(Collected data entries)
────────────────

Source: an optimization exercise on an open RTL-to-GDS flow (aim: small area). Production flows keep margins and buffers that such runs may drop. The RTL was checked by simulation tests, not by an equivalence proof against the original design. Power figures rest on the tool's default switching activity, not on a simulated workload.

==> inputs of build 28 <==
==> flow/design.v <==
module sap1_core (
    input  wire       clk,
    input  wire       rst,         
    input  wire       load_we,
    input  wire [3:0] load_addr,
    input  wire [7:0] load_data,
    input  wire [3:0] dbg_addr,
    output wire [7:0] dbg_data,
    output wire [7:0] out_q,
    output wire       out_valid,
    output wire       halted,
    output wire [7:0] a_q,
    output wire [3:0] pc_q,
    output wire       flag_c,
    output wire       flag_z
);
    reg  [7:0] mem [0:15];
    reg  [3:0] pc;
    reg  [3:0] mar;
    reg  [7:0] a;
    reg  [7:0] out_r;
    reg        out_v;
    reg        c_r;
    reg        z_r;
    reg  [1:0] ex;        
    reg        halt_r;
    wire [3:0] raddr = halt_r ? dbg_addr : mar;
    wire [7:0] rdata = mem[raddr];
    wire [3:0] op    = rdata[7:4];
    wire [3:0] n     = rdata[3:0];
    wire       run   = !halt_r;
    wire       fetch = run && (ex == 2'd0);
    wire       exec  = run && (ex != 2'd0);
    wire i_mem = fetch && (op == 4'h1 || op == 4'h2 || op == 4'h3);
    wire i_sta = fetch && (op == 4'h4);
    wire i_ldi = fetch && (op == 4'h5);
    wire i_jmp = fetch && (op == 4'h6 || (op == 4'h7 && c_r) || (op == 4'h8 && z_r));
    wire i_out = fetch && (op == 4'hE);
    wire i_hlt = fetch && (op == 4'hF);
    wire       sub  = ex[0] & ex[1];
    wire [8:0] sum  = {1'b0, a} + {1'b0, rdata ^ {8{sub}}} + {8'd0, sub};
    wire [7:0] res  = sum[7:0];
    wire       cout = sum[8] ^ sub;
    reg  [7:0] a_nx;
    always @(*) begin
        if (rst)                 a_nx = 8'd0;
        else if (i_ldi)          a_nx = {4'd0, n};
        else if (exec && ex == 2'd1) a_nx = rdata;
        else if (exec)           a_nx = res;
        else                     a_nx = a;
    end
    wire [3:0] pc_nx = rst ? 4'd0 : i_jmp ? n : fetch ? pc + 4'd1 : pc;
    wire [1:0] ex_nx = (rst || !i_mem) ? 2'd0 : op[1:0];
    always @(posedge clk) begin
        a      <= a_nx;
        pc     <= pc_nx;
        ex     <= ex_nx;
        mar    <= (ex_nx != 2'd0) ? n : pc_nx;
        out_v  <= !rst && i_out;
        halt_r <= !rst && (halt_r || i_hlt);
        if (rst || i_out) out_r <= a_nx;
        if (rst) begin
            c_r <= 1'b0;
            z_r <= 1'b0;
        end else if (exec && ex[1]) begin
            c_r <= cout;
            z_r <= (res == 8'd0);
        end
    end
    wire       we    = load_we || (!rst && i_sta);
    wire [3:0] waddr = load_we ? load_addr : n;
    wire [7:0] wdata = load_we ? load_data : a;
    always @(posedge clk)
        if (we) mem[waddr] <= wdata;
    assign dbg_data  = rdata;
    assign out_q     = out_r;
    assign out_valid = out_v;
    assign halted    = halt_r;
    assign a_q       = a;
    assign pc_q      = pc;
    assign flag_c    = c_r;
    assign flag_z    = z_r;
endmodule
==> flow/run.sh <==
#!/bin/bash
# synth_recipe.tcl (not shown) runs the flow's synth.tcl, then flattens the netlist and writes it again
# the make line also repeats each setting of config.mk as NAME=value (left out here)
make -C /OpenROAD-flow-scripts/flow DESIGN_CONFIG=/design/flow/config.mk WORK_HOME=/design/flow/orfs CLKGATE_MAP_FILE= SYNTH_SCRIPT=/design/flow/synth_recipe.tcl finish
==> flow/config.mk <==
export PLATFORM = sky130hd
export DESIGN_NAME = sap1_core
export DESIGN_NICKNAME = sap1_core
export VERILOG_FILES = /design/flow/design.v
export SDC_FILE = /design/flow/constraint.sdc
export NUM_CORES = 4
export LEC_CHECK = 0
export CAP_MARGIN = 20
export CORE_MARGIN = 2
export CORE_UTILIZATION = 40
export SLEW_MARGIN = 20
==> flow/constraint.sdc <==
create_clock -name core_clock -period 8.0 [get_ports {clk}]
set_input_delay 1.6000 -clock core_clock [delete_from_list [all_inputs] [get_ports {clk}]]
set_output_delay 1.6000 -clock core_clock [all_outputs]
set_load 0.01 [all_outputs]
==> trial 21: changes against build 28 <==
==> flow/flow/run.sh (new file) <==
#!/bin/bash
# Standard ORFS layout with two changes: the port buffers use the smallest
# buffer cell, and clock tree synthesis uses clkbuf_4 without dummy loads.
set -euo pipefail
cd "$(dirname "$0")/.."
export BUFFER_PORTS_ARGS="-buffer_cell sky130_fd_sc_hd__buf_1"
export CTS_ARGS="-sink_clustering_enable -repair_clock_nets -dont_use_dummy_load -buf_list sky130_fd_sc_hd__clkbuf_4"
for step in synth floorplan place cts route finish; do
  bash standard.sh "$step" > "log_${step}.txt" 2>&1
done
==> flow/standard.sh (new file) <==
#!/bin/bash
# synth_recipe.tcl (not shown) runs the flow's synth.tcl, then flattens the netlist and writes it again
# the make line also repeats each setting of config.mk as NAME=value (left out here)
make -C /OpenROAD-flow-scripts/flow DESIGN_CONFIG=/design/flow/config.mk WORK_HOME=/design/flow/orfs CLKGATE_MAP_FILE= SYNTH_SCRIPT=/design/flow/synth_recipe.tcl "${@:-finish}"
removed: flow/run.sh
==> qor summary <==
item                                                        trial 21          build 28
Startpoint of the lowest-slack hold path               pc[0]$_DFF_P_  c_r$_SDFFE_PP0P_
Overall via count from detail_route                             4092              4120
Met3 routed WL                                               1.28 mm           1.04 mm
Worst hold path endpoint                               pc[0]$_DFF_P_  c_r$_SDFFE_PP0P_
Area of combinational cells with multiple inputs          2370 sq um        2360 sq um
Routability congestion estimate from global placement          0.851             0.839
P_clk                                                       0.324 mW          0.769 mW
Fraction of met3 tracks used by global routing                 5.11%             3.50%
Fmax achieved                                                165 MHz           151 MHz
Fin crit share                                                 75.6%             82.9%
Count of non-CTS buffers in the layout                            54                57
Post-route standard cell area excluding fillers           7540 sq um        8310 sq um
Minimum clock period after layout                            6.05 ns           6.63 ns
Sequential-cell power consumption                            1.12 mW           1.10 mW
Result of the run                   no timing/DRC/antenna violations  no timing/DRC/antenna violations
First-pass GRT wire length                                   24.2 mm           24.5 mm
Clk_buf instances                                                 17                18
Post-DR wirelength/cell                                      22.0 um           22.0 um

-- static timing again, ports no longer ideal --
The flow's constraints put no driver on any port. The routed layouts listed below were extracted and timed again, unchanged, in two steps. Step 1, drivers: a clkbuf_16 drives clk and a buf_2 each remaining input, both assumed. Step 2, shift: input delay + t, output delay - t, t = (earliest + latest rising clock arrival at the registers) / 2. This alone moves slack from input paths to output paths. Three values: ideal ports, drivers, drivers and shift; two values: the first two.
run	t, ns	slack for setup (ns)	cell pins on the clock port's net
build 28	0.466	1.365 / 1.341 / 1.341	1
trial 21	0.564	1.954 / 1.930 / 1.625	1
After both steps every run listed still meets setup and hold. The setup slack of trial 21, which loses most, moves by -0.024 ns with the drivers and by -0.329 ns with both steps.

────────────────

**What to produce**
Reproduce every entry above without a single alteration.

**Expected answer**
Source: an optimization exercise on an open RTL-to-GDS flow (aim: small area). Production flows keep margins and buffers that such runs may drop. The RTL was checked by simulation tests, not by an equivalence proof against the original design. Power figures rest on the tool's default switching activity, not on a simulated workload.

==> inputs of build 28 <==
==> flow/design.v <==
module sap1_core (
    input  wire       clk,
    input  wire       rst,         
    input  wire       load_we,
    input  wire [3:0] load_addr,
    input  wire [7:0] load_data,
    input  wire [3:0] dbg_addr,
    output wire [7:0] dbg_data,
    output wire [7:0] out_q,
    output wire       out_valid,
    output wire       halted,
    output wire [7:0] a_q,
    output wire [3:0] pc_q,
    output wire       flag_c,
    output wire       flag_z
);
    reg  [7:0] mem [0:15];
    reg  [3:0] pc;
    reg  [3:0] mar;
    reg  [7:0] a;
    reg  [7:0] out_r;
    reg        out_v;
    reg        c_r;
    reg        z_r;
    reg  [1:0] ex;        
    reg        halt_r;
    wire [3:0] raddr = halt_r ? dbg_addr : mar;
    wire [7:0] rdata = mem[raddr];
    wire [3:0] op    = rdata[7:4];
    wire [3:0] n     = rdata[3:0];
    wire       run   = !halt_r;
    wire       fetch = run && (ex == 2'd0);
    wire       exec  = run && (ex != 2'd0);
    wire i_mem = fetch && (op == 4'h1 || op == 4'h2 || op == 4'h3);
    wire i_sta = fetch && (op == 4'h4);
    wire i_ldi = fetch && (op == 4'h5);
    wire i_jmp = fetch && (op == 4'h6 || (op == 4'h7 && c_r) || (op == 4'h8 && z_r));
    wire i_out = fetch && (op == 4'hE);
    wire i_hlt = fetch && (op == 4'hF);
    wire       sub  = ex[0] & ex[1];
    wire [8:0] sum  = {1'b0, a} + {1'b0, rdata ^ {8{sub}}} + {8'd0, sub};
    wire [7:0] res  = sum[7:0];
    wire       cout = sum[8] ^ sub;
    reg  [7:0] a_nx;
    always @(*) begin
        if (rst)                 a_nx = 8'd0;
        else if (i_ldi)          a_nx = {4'd0, n};
        else if (exec && ex == 2'd1) a_nx = rdata;
        else if (exec)           a_nx = res;
        else                     a_nx = a;
    end
    wire [3:0] pc_nx = rst ? 4'd0 : i_jmp ? n : fetch ? pc + 4'd1 : pc;
    wire [1:0] ex_nx = (rst || !i_mem) ? 2'd0 : op[1:0];
    always @(posedge clk) begin
        a      <= a_nx;
        pc     <= pc_nx;
        ex     <= ex_nx;
        mar    <= (ex_nx != 2'd0) ? n : pc_nx;
        out_v  <= !rst && i_out;
        halt_r <= !rst && (halt_r || i_hlt);
        if (rst || i_out) out_r <= a_nx;
        if (rst) begin
            c_r <= 1'b0;
            z_r <= 1'b0;
        end else if (exec && ex[1]) begin
            c_r <= cout;
            z_r <= (res == 8'd0);
        end
    end
    wire       we    = load_we || (!rst && i_sta);
    wire [3:0] waddr = load_we ? load_addr : n;
    wire [7:0] wdata = load_we ? load_data : a;
    always @(posedge clk)
        if (we) mem[waddr] <= wdata;
    assign dbg_data  = rdata;
    assign out_q     = out_r;
    assign out_valid = out_v;
    assign halted    = halt_r;
    assign a_q       = a;
    assign pc_q      = pc;
    assign flag_c    = c_r;
    assign flag_z    = z_r;
endmodule
==> flow/run.sh <==
#!/bin/bash
# synth_recipe.tcl (not shown) runs the flow's synth.tcl, then flattens the netlist and writes it again
# the make line also repeats each setting of config.mk as NAME=value (left out here)
make -C /OpenROAD-flow-scripts/flow DESIGN_CONFIG=/design/flow/config.mk WORK_HOME=/design/flow/orfs CLKGATE_MAP_FILE= SYNTH_SCRIPT=/design/flow/synth_recipe.tcl finish
==> flow/config.mk <==
export PLATFORM = sky130hd
export DESIGN_NAME = sap1_core
export DESIGN_NICKNAME = sap1_core
export VERILOG_FILES = /design/flow/design.v
export SDC_FILE = /design/flow/constraint.sdc
export NUM_CORES = 4
export LEC_CHECK = 0
export CAP_MARGIN = 20
export CORE_MARGIN = 2
export CORE_UTILIZATION = 40
export SLEW_MARGIN = 20
==> flow/constraint.sdc <==
create_clock -name core_clock -period 8.0 [get_ports {clk}]
set_input_delay 1.6000 -clock core_clock [delete_from_list [all_inputs] [get_ports {clk}]]
set_output_delay 1.6000 -clock core_clock [all_outputs]
set_load 0.01 [all_outputs]
==> trial 21: changes against build 28 <==
==> flow/flow/run.sh (new file) <==
#!/bin/bash
# Standard ORFS layout with two changes: the port buffers use the smallest
# buffer cell, and clock tree synthesis uses clkbuf_4 without dummy loads.
set -euo pipefail
cd "$(dirname "$0")/.."
export BUFFER_PORTS_ARGS="-buffer_cell sky130_fd_sc_hd__buf_1"
export CTS_ARGS="-sink_clustering_enable -repair_clock_nets -dont_use_dummy_load -buf_list sky130_fd_sc_hd__clkbuf_4"
for step in synth floorplan place cts route finish; do
  bash standard.sh "$step" > "log_${step}.txt" 2>&1
done
==> flow/standard.sh (new file) <==
#!/bin/bash
# synth_recipe.tcl (not shown) runs the flow's synth.tcl, then flattens the netlist and writes it again
# the make line also repeats each setting of config.mk as NAME=value (left out here)
make -C /OpenROAD-flow-scripts/flow DESIGN_CONFIG=/design/flow/config.mk WORK_HOME=/design/flow/orfs CLKGATE_MAP_FILE= SYNTH_SCRIPT=/design/flow/synth_recipe.tcl "${@:-finish}"
removed: flow/run.sh
==> qor summary <==
item                                                        trial 21          build 28
Startpoint of the lowest-slack hold path               pc[0]$_DFF_P_  c_r$_SDFFE_PP0P_
Overall via count from detail_route                             4092              4120
Met3 routed WL                                               1.28 mm           1.04 mm
Worst hold path endpoint                               pc[0]$_DFF_P_  c_r$_SDFFE_PP0P_
Area of combinational cells with multiple inputs          2370 sq um        2360 sq um
Routability congestion estimate from global placement          0.851             0.839
P_clk                                                       0.324 mW          0.769 mW
Fraction of met3 tracks used by global routing                 5.11%             3.50%
Fmax achieved                                                165 MHz           151 MHz
Fin crit share                                                 75.6%             82.9%
Count of non-CTS buffers in the layout                            54                57
Post-route standard cell area excluding fillers           7540 sq um        8310 sq um
Minimum clock period after layout                            6.05 ns           6.63 ns
Sequential-cell power consumption                            1.12 mW           1.10 mW
Result of the run                   no timing/DRC/antenna violations  no timing/DRC/antenna violations
First-pass GRT wire length                                   24.2 mm           24.5 mm
Clk_buf instances                                                 17                18
Post-DR wirelength/cell                                      22.0 um           22.0 um

-- static timing again, ports no longer ideal --
The flow's constraints put no driver on any port. The routed layouts listed below were extracted and timed again, unchanged, in two steps. Step 1, drivers: a clkbuf_16 drives clk and a buf_2 each remaining input, both assumed. Step 2, shift: input delay + t, output delay - t, t = (earliest + latest rising clock arrival at the registers) / 2. This alone moves slack from input paths to output paths. Three values: ideal ports, drivers, drivers and shift; two values: the first two.
run	t, ns	slack for setup (ns)	cell pins on the clock port's net
build 28	0.466	1.365 / 1.341 / 1.341	1
trial 21	0.564	1.954 / 1.930 / 1.625	1
After both steps every run listed still meets setup and hold. The setup slack of trial 21, which loses most, moves by -0.024 ns with the drivers and by -0.329 ns with both steps.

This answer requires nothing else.